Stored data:
────────────────────────────────────────

This is an optimization exercise on Yosys and OpenROAD, whose aim is small area, not a production implementation.
The RTL was checked by simulation tests, not by an equivalence proof against the original design.
No activity file was given, so power comes from the tool's default toggle rates.

$ cat flow/run.sh
#!/bin/bash
# Own layout flow: the standard ORFS flow (standard.sh) with two changes.
#  1. Synthesis: the same Yosys script as standard.sh's (synth_recipe.tcl and
#     ORFS synth.tcl), but ABC maps the logic with an area-oriented script
#     (abc_area_map.script beside this file). Registers are mapped before ABC
#     runs, so they keep the standard synthesis's names and cells; this is
#     checked below and the standard netlist is used if they differ.
#     The buffers Yosys puts on pass-through outputs are buf_1.
#  2. Port buffers: buffer_ports uses sky130_fd_sc_hd__buf_1 for every input
#     and output port instead of the default cell.
# Every tool's output goes to a log file of its own in the work folder.
set -euo pipefail
W=$PWD
F=$W/flow
RES=$W/orfs/results/$FLOW_PLATFORM/matmul_scheduler/base
export BUFFER_PORTS_ARGS="-inputs -outputs -buffer_cell sky130_fd_sc_hd__buf_1"

bash standard.sh synth > $W/log_synth_standard.log 2>&1

# own synthesis, in a separate ORFS work folder
python3 - "$FLOW_HOME/scripts/synth.tcl" "$W/own_synth.tcl" "$F/abc_area_map.script" <<'PY'
import sys
src, dst, abc = sys.argv[1:4]
s = open(src).read()
hook = "source $::env(SCRIPTS_DIR)/synth_preamble.tcl\n"
assert hook in s
s = s.replace(hook, hook + (
    "set i [lsearch $abc_args -script]\n"
    "set abc_args [lreplace $abc_args [expr {$i+1}] [expr {$i+1}] {%s}]\n" % abc), 1)
open(dst, "w").write(s)
PY
sed "s#source \$::env(SCRIPTS_DIR)/synth.tcl#source $W/own_synth.tcl#" synth_recipe.tcl > $W/own_synth_recipe.tcl
grep -q "own_synth.tcl" $W/own_synth_recipe.tcl
make -C "$FLOW_HOME" DESIGN_CONFIG=$W/config.mk WORK_HOME=$W/orfs_own CLKGATE_MAP_FILE= \
  SYNTH_SCRIPT=$W/own_synth_recipe.tcl synth > $W/log_synth_own.log 2>&1 || true
OWN=$W/orfs_own/results/$FLOW_PLATFORM/matmul_scheduler/base/1_2_yosys.v

# use the own netlist only if its registers match the standard one's
if [[ -f $OWN ]] && python3 - "$RES/1_2_yosys.v" "$OWN" > $W/log_register_check.log 2>&1 <<'PY'
import re, sys
def regs(path):
    txt = open(path).read()
    return sorted(re.findall(r"^\s*(sky130_fd_sc_hd__(?:s?e?df|dl)\w*)\s+(\S+)\s*\(", txt, re.M))
a, b = regs(sys.argv[1]), regs(sys.argv[2])
print("standard registers:", len(a), "own registers:", len(b))
sys.exit(0 if a == b and len(a) > 0 else 1)
PY
then
  echo "using own synthesis netlist" >> $W/log_register_check.log
  cp $RES/1_2_yosys.v $W/standard_1_2_yosys.v
  # pass-through buffers (outputs tied together or to a constant) as buf_1
  sed 's/^\(\s*\)sky130_fd_sc_hd__buf_4 /\1sky130_fd_sc_hd__buf_1 /' $OWN > $RES/1_2_yosys.v
  rm -f $RES/1_synth.odb $RES/1_synth.sdc
else
  echo "registers differ: keeping the standard netlist" >> $W/log_register_check.log
fi

# the rest of the standard flow, up to out/final.def
bash standard.sh > $W/log_layout.log 2>&1
$ cat flow/abc_area_map.script
strash
dch -f
&get -n
&nf -R 1000 -p
&put
topo
$ cat standard.sh
#!/bin/bash
# synth_recipe.tcl (not shown) runs the flow's synth.tcl, then flattens the netlist and writes it again
# the make line also repeats each setting of config.mk as NAME=value (left out here)
make -C /OpenROAD-flow-scripts/flow DESIGN_CONFIG=/design/flow/config.mk WORK_HOME=/design/flow/orfs CLKGATE_MAP_FILE= SYNTH_SCRIPT=/design/flow/synth_recipe.tcl "${@:-finish}"
$ cat config.mk
export PLATFORM = sky130hd
export DESIGN_NAME = matmul_scheduler
export DESIGN_NICKNAME = matmul_scheduler
export VERILOG_FILES = /design/flow/design.v
export SDC_FILE = /design/flow/constraint.sdc
export NUM_CORES = 4
export LEC_CHECK = 0
export CAP_MARGIN = 20
export CORE_MARGIN = 2
export CORE_UTILIZATION = 70
export CTS_BUF_LIST = sky130_fd_sc_hd__clkbuf_8
export CTS_CLUSTER_DIAMETER = 60
export CTS_CLUSTER_SIZE = 16
export SLEW_MARGIN = 20
$ cat constraint.sdc
create_clock -name core_clock -period 12.0 [get_ports {clk}]
set_input_delay 2.4000 -clock core_clock [delete_from_list [all_inputs] [get_ports {clk}]]
set_output_delay 2.4000 -clock core_clock [all_outputs]
set_load 0.01 [all_outputs]
$ cat design.v
module matmul_scheduler #(
  parameter int PE_COUNT    = 4,
  parameter int RAM_SIZE    = 128,
  parameter int QUEUE_DEPTH = 2,
  parameter int TIMEOUT     = 65535
) (
  input  logic                     clk,
  input  logic                     rst,
  input  logic                     job_valid,
  output logic                     job_ready,
  input  logic [31:0]              job_M,
  input  logic [31:0]              job_N,
  input  logic [31:0]              job_P,
  input  logic [31:0]              job_left_offset,
  input  logic [31:0]              job_right_offset,
  input  logic [31:0]              job_result_offset,
  output logic [31:0]              M,
  output logic [31:0]              N,
  output logic [31:0]              P,
  output logic [31:0]              left_offset,
  output logic [31:0]              right_offset,
  output logic [31:0]              result_offset,
  output logic [PE_COUNT-1:0][1:0] start_signal,
  input  logic [PE_COUNT-1:0]      pe_done,
  output logic                     busy,
  output logic                     job_done,
  output logic                     job_error,
  output logic [31:0]              cycle_count
);
  localparam logic [2:0] S_IDLE  = 3'd0;
  localparam logic [2:0] S_CHECK = 3'd1;
  localparam logic [2:0] S_START = 3'd2;
  localparam logic [2:0] S_RUN   = 3'd3;
  localparam logic [2:0] S_ABORT = 3'd4;
  localparam logic [2:0] S_DONE  = 3'd5;
  logic [2:0] state_q, state_d;
  logic       st_idle, st_check, st_start, st_run, st_abort, st_done;
  assign st_idle  = (state_q == S_IDLE);
  assign st_check = (state_q == S_CHECK);
  assign st_start = (state_q == S_START);
  assign st_run   = (state_q == S_RUN);
  assign st_abort = (state_q == S_ABORT);
  assign st_done  = (state_q == S_DONE);
  logic in_flag, in_over;
  over_chk u_in (.a(job_M[7:0]), .b(job_N[7:0]), .off(job_left_offset[7:0]),
                 .fail(in_over));
  assign in_flag = (job_M[7:0] == '0) | (job_N[7:0] == '0) |
                   (job_P[7:0] == '0) |
                   (|{job_M[31:8], job_N[31:8], job_P[31:8],
                      job_left_offset[31:8], job_right_offset[31:8],
                      job_result_offset[31:8]}) | in_over;
  logic [192:0] slot0_q, slot1_q;
  logic         v0_q, v1_q, rd_q;
  logic         full, empty, push, pop, wsel;
  logic [192:0] job_in, head;
  logic [191:0] cfg_q, cfg_d;
  assign job_in = {in_flag, job_M, job_N, job_P,
                   job_left_offset, job_right_offset, job_result_offset};
  assign full      = v0_q & v1_q;
  assign empty     = ~v0_q & ~v1_q;
  assign job_ready = ~full;
  assign push      = job_valid & ~full;
  assign pop       = st_idle & ~empty;
  assign wsel      = empty ? rd_q : ~rd_q;
  assign head      = rd_q ? slot1_q : slot0_q;
  always_ff @(posedge clk) begin
    if (push & ~wsel) slot0_q <= job_in;
    if (push &  wsel) slot1_q <= job_in;
  end
  always_ff @(posedge clk) begin
    if (pop) rd_q <= ~rd_q;
  end
  always_ff @(posedge clk or posedge rst) begin
    if (rst) begin
      v0_q <= 1'b0;
      v1_q <= 1'b0;
    end else begin
      v0_q <= (v0_q & ~(pop & ~rd_q)) | (push & ~wsel);
      v1_q <= (v1_q & ~(pop &  rd_q)) | (push &  wsel);
    end
  end
  assign cfg_d = pop ? head[191:0] : cfg_q;
  always_ff @(posedge clk or posedge rst) begin
    if (rst) cfg_q <= '0;
    else     cfg_q <= cfg_d;
  end
  logic [7:0] ck_a, ck_b, ck_off;
  logic       ck_over, err_q, reject;
  assign ck_a   = st_idle ? cfg_d[135:128] : cfg_d[167:160];
  assign ck_b   = cfg_d[103:96];
  assign ck_off = st_idle ? cfg_d[39:32]   : cfg_d[7:0];
  over_chk u_cfg (.a(ck_a), .b(ck_b), .off(ck_off), .fail(ck_over));
  assign reject = err_q | ck_over;
  logic [3:0]  mask_q, mask_next;
  logic [15:0] run_q, run_inc, cc_q;
  logic        all_done, tmo;
  assign mask_next = st_start ? pe_done : (mask_q | pe_done);
  assign all_done  = &mask_next;
  assign tmo       = (run_q == 16'hFFFE);
  assign run_inc   = run_q + 16'd1;
  always_comb begin
    state_d = state_q;
    case (state_q)
      S_IDLE:  if (~empty) state_d = S_CHECK;
      S_CHECK: state_d = reject ? S_DONE : S_START;
      S_START: state_d = S_RUN;
      S_RUN:   if (all_done) state_d = S_DONE;
               else if (tmo) state_d = S_ABORT;
      S_ABORT: state_d = S_DONE;
      default: state_d = S_IDLE;
    endcase
  end
  always_ff @(posedge clk or posedge rst) begin
    if (rst) state_q <= S_IDLE;
    else     state_q <= state_d;
  end
  always_ff @(posedge clk) begin
    mask_q <= mask_next;
    run_q  <= {16{st_abort}} | ({16{st_run}} & run_inc);
    if (pop)           err_q <= head[192] | ck_over;
    else if (st_check) err_q <= reject;
    else if (st_abort) err_q <= 1'b1;
  end
  always_ff @(posedge clk or posedge rst) begin
    if (rst)          cc_q <= '0;
    else if (st_done) cc_q <= run_q;
  end
  always_comb begin
    for (int i = 0; i < PE_COUNT; i++) begin
      start_signal[i][0] = st_start | st_abort;
      start_signal[i][1] = (st_run & ~mask_q[i]) | st_abort;
    end
  end
  assign {M, N, P, left_offset, right_offset, result_offset} = cfg_q;
  assign busy        = ~st_idle;
  assign job_done    = st_done;
  assign job_error   = st_done & err_q;
  assign cycle_count = {16'd0, cc_q};
endmodule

────────────────────────────────────────

(Task requirements) In the records above, find each line with the word "hook" and copy it out.

(Solved exercise)
hook = "source $::env(SCRIPTS_DIR)/synth_preamble.tcl\n"
assert hook in s
s = s.replace(hook, hook + (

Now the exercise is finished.